Once again its out there huffing and puffing - staring down the government's plans to co-invest $1.5 billion for fibre to the premises. Look at this piece in today's DomPost.
I'm not knocking the planned upgrade of the Wellington cable network - it will be a good benefit to those customers within Wellington and Christchurch who have access to, and choose to use the service. Although in the context of a capital-intensive industry like telecommunications, $10 million is not a particularly large investment.
But what frustrates me is that once again, here's TelstraClear knocking the government's investment plan. Its the continuation of a pattern. Today we get:
- "The government does not now need to roll out fibre to Wellington and Christchurch" (Yeah right, tell that to the good citizens of those cities.)
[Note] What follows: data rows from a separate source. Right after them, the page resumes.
==> src/rtl/hbs_pkg.sv <==
package hbs_pkg;

  // Convert a duration in nanoseconds to clock cycles, never below one.
  function automatic longint unsigned ns_to_cycles(longint unsigned clk_khz,
                                                   longint unsigned dur_ns);
    longint unsigned c;
    c = (clk_khz * dur_ns) / 64'd1000000;
    if (c == 0) c = 1;
    return c;
  endfunction

  // Convert a duration in microseconds to clock cycles, never below one.
  function automatic longint unsigned us_to_cycles(longint unsigned clk_khz,
                                                   longint unsigned dur_us);
    longint unsigned c;
    c = (clk_khz * dur_us) / 64'd1000;
    if (c == 0) c = 1;
    return c;
  endfunction

endpackage

==> src/rtl/hbs_sync.sv <==
module hbs_sync #(
  parameter int unsigned WIDTH = 1
) (
  input  logic             clk,
  input  logic             rst_n,
  input  logic [WIDTH-1:0] async_in,
  output logic [WIDTH-1:0] sync_out
);

  logic [WIDTH-1:0] meta_q;
  logic [WIDTH-1:0] stab_q;

  always_ff @(posedge clk or negedge rst_n) begin
    if (!rst_n) begin
      meta_q <= '0;
      stab_q <= '0;
    end else begin
      meta_q <= async_in;
      stab_q <= meta_q;
    end
  end

  assign sync_out = stab_q;

endmodule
- The government's fibre plan described as "yet to be confirmed". (Don’t these guys read the papers? I find it hard to think of any government initiative that has been reaffirmed so strongly, unequivocally, and often. Its alive and well, whether TelstraClear likes it or not.)
- "We strongly don't believe taxpayers and ratepayers money should be used to compete against us in areas where we have spent hundreds of millions of dollars"(If the services that result meet the aspirations of the government and community then of course they won't overbuild - TelstraClear's challenge is to listen to what the community is saying and work with the government, not against it.)
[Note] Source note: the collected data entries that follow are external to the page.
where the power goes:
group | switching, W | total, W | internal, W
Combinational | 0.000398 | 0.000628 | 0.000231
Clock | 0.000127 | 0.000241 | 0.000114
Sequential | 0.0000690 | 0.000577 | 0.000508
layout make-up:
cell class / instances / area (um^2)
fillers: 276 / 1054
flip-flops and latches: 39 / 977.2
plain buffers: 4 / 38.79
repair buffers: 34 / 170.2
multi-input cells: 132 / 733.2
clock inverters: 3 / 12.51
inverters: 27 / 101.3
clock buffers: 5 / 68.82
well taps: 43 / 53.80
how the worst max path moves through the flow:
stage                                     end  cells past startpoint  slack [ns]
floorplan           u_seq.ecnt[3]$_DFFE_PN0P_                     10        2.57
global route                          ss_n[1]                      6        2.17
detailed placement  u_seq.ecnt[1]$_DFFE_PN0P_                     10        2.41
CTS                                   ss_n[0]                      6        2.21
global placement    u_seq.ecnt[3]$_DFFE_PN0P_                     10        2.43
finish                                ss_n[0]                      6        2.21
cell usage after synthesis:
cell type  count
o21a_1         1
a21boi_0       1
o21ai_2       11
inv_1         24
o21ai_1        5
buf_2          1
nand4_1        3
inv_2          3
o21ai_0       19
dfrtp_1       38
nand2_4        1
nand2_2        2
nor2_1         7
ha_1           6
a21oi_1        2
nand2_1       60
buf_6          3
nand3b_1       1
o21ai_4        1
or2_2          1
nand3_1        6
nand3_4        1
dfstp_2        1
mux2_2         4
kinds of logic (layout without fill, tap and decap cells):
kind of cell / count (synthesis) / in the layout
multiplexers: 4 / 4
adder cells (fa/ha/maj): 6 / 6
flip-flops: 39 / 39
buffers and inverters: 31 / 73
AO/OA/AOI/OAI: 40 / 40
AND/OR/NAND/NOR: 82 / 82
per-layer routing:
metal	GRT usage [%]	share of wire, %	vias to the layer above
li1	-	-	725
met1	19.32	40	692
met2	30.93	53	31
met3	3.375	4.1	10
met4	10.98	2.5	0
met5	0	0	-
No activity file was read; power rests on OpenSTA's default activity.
And as Steven Joyce correctly says in response, 100Mbps may not be fast enough for some users such as schools - even now.
TelstraClear's statement is the latest of a number of utterances striking out at the government's broadband investment plans. Their confrontational stance is not just against the government, but against their own customers who have expressed their support for a government investment in fibre, over and over, through ballot boxes and opinion polls.
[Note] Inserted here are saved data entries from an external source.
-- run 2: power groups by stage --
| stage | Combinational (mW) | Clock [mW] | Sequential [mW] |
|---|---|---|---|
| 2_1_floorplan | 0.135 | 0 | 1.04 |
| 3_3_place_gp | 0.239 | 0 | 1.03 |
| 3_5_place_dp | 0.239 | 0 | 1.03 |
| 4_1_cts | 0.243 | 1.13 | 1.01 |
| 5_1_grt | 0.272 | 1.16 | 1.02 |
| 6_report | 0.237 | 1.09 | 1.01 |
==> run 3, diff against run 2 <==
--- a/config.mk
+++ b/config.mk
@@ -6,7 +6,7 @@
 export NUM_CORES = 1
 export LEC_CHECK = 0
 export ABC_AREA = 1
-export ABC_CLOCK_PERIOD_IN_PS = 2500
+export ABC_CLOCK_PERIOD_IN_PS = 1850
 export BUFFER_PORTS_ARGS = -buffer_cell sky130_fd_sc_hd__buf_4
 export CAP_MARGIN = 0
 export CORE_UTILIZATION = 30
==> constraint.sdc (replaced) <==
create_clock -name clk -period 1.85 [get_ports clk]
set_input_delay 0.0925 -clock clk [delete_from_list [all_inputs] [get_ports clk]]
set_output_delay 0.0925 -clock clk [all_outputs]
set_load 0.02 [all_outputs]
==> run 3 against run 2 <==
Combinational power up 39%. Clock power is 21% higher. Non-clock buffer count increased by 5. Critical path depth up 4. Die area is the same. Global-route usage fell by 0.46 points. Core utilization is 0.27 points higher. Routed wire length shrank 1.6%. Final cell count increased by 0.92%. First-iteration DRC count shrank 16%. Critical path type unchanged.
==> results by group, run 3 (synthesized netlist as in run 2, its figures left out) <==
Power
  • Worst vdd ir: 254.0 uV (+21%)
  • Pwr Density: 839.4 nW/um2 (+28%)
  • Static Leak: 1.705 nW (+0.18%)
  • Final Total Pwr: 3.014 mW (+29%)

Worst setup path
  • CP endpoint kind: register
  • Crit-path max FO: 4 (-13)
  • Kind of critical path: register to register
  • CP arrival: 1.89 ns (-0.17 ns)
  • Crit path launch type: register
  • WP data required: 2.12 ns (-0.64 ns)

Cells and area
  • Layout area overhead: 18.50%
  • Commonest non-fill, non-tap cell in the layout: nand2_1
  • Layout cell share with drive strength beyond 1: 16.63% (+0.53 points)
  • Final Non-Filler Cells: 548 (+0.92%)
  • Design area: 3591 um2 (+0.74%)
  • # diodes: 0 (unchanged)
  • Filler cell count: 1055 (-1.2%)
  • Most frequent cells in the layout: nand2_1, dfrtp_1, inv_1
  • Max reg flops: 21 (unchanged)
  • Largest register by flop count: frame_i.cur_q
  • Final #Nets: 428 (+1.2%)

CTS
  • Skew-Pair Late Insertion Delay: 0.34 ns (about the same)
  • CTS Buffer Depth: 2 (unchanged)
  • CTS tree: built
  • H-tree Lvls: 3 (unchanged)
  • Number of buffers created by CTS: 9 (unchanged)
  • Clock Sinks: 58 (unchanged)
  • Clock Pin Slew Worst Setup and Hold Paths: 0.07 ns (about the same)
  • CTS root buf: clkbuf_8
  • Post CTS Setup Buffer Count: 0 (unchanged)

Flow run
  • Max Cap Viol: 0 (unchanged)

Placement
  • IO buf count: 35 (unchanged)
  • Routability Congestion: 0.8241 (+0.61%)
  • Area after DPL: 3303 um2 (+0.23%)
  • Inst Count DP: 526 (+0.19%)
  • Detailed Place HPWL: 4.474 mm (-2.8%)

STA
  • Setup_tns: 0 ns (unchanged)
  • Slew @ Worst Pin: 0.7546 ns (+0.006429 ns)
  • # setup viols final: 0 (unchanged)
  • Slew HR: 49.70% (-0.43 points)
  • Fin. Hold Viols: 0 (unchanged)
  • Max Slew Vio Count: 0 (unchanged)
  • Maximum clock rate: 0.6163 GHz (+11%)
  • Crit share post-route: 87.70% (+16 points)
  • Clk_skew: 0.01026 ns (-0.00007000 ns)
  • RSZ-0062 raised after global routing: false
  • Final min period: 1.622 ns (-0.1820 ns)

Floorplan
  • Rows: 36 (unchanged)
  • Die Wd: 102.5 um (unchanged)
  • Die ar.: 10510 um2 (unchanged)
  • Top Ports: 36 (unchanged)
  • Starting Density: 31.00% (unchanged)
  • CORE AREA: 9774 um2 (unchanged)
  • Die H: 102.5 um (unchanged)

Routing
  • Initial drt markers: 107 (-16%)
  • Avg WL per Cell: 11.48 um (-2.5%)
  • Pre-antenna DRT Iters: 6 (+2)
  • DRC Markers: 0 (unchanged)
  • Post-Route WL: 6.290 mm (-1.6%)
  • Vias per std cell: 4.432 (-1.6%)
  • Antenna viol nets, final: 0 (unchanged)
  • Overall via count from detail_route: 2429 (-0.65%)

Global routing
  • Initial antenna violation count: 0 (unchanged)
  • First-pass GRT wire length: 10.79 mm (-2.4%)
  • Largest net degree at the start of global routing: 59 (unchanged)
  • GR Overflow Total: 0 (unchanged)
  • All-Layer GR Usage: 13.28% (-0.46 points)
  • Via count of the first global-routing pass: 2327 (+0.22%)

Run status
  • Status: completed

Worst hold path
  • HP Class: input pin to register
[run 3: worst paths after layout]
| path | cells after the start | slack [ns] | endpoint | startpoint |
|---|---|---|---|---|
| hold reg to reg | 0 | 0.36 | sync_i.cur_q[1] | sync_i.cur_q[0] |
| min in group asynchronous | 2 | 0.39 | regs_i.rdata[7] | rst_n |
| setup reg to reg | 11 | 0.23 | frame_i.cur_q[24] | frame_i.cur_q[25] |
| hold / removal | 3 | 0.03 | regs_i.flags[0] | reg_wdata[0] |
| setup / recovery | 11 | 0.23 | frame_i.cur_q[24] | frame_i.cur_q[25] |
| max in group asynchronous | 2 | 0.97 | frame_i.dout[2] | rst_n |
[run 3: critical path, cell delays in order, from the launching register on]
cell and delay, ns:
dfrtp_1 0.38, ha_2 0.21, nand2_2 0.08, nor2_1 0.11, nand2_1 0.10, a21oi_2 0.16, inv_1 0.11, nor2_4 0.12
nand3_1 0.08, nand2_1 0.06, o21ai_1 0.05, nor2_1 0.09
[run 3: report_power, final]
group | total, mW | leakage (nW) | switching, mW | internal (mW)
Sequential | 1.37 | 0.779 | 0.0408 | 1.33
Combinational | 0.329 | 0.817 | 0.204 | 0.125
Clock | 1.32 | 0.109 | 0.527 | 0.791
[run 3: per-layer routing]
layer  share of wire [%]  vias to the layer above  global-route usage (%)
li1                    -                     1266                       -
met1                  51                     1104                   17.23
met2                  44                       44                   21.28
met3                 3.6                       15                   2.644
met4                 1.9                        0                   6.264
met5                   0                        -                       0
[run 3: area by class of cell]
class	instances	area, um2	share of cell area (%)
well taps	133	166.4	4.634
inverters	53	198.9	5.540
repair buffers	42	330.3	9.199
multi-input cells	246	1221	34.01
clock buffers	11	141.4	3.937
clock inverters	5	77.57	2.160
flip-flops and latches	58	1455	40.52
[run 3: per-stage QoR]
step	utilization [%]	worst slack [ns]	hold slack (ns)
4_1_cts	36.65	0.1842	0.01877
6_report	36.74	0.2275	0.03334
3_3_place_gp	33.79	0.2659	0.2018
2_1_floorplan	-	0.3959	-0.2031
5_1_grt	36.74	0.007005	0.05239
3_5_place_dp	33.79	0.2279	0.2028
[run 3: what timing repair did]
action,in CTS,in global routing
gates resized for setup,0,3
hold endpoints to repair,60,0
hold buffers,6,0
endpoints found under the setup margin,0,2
In many respects their position mirrors that of their parent company in Australia over the past few years. But TelstraClear should reflect on two things.
First, Telstra's position led to disaster - their Chief Executive and his team sent back to the USA with their reputations tarnished (see The Australian"), and a new CEO brought in to repair relationships with the government, working with it rather than against.
Second, in Australia Telstra may be a dominant incumbent with real muscle, but TelstraClear is a struggling number three. There's a bit of a "mouse that roared" feeling about their putting the government on notice. An entirely different , updated script is needed for the New Zealand environment in 2009.
Paul Budde says in the article that cable networks are a "dead end technology." Allan Freeth responds "We don't buy into much of Paul's stuff."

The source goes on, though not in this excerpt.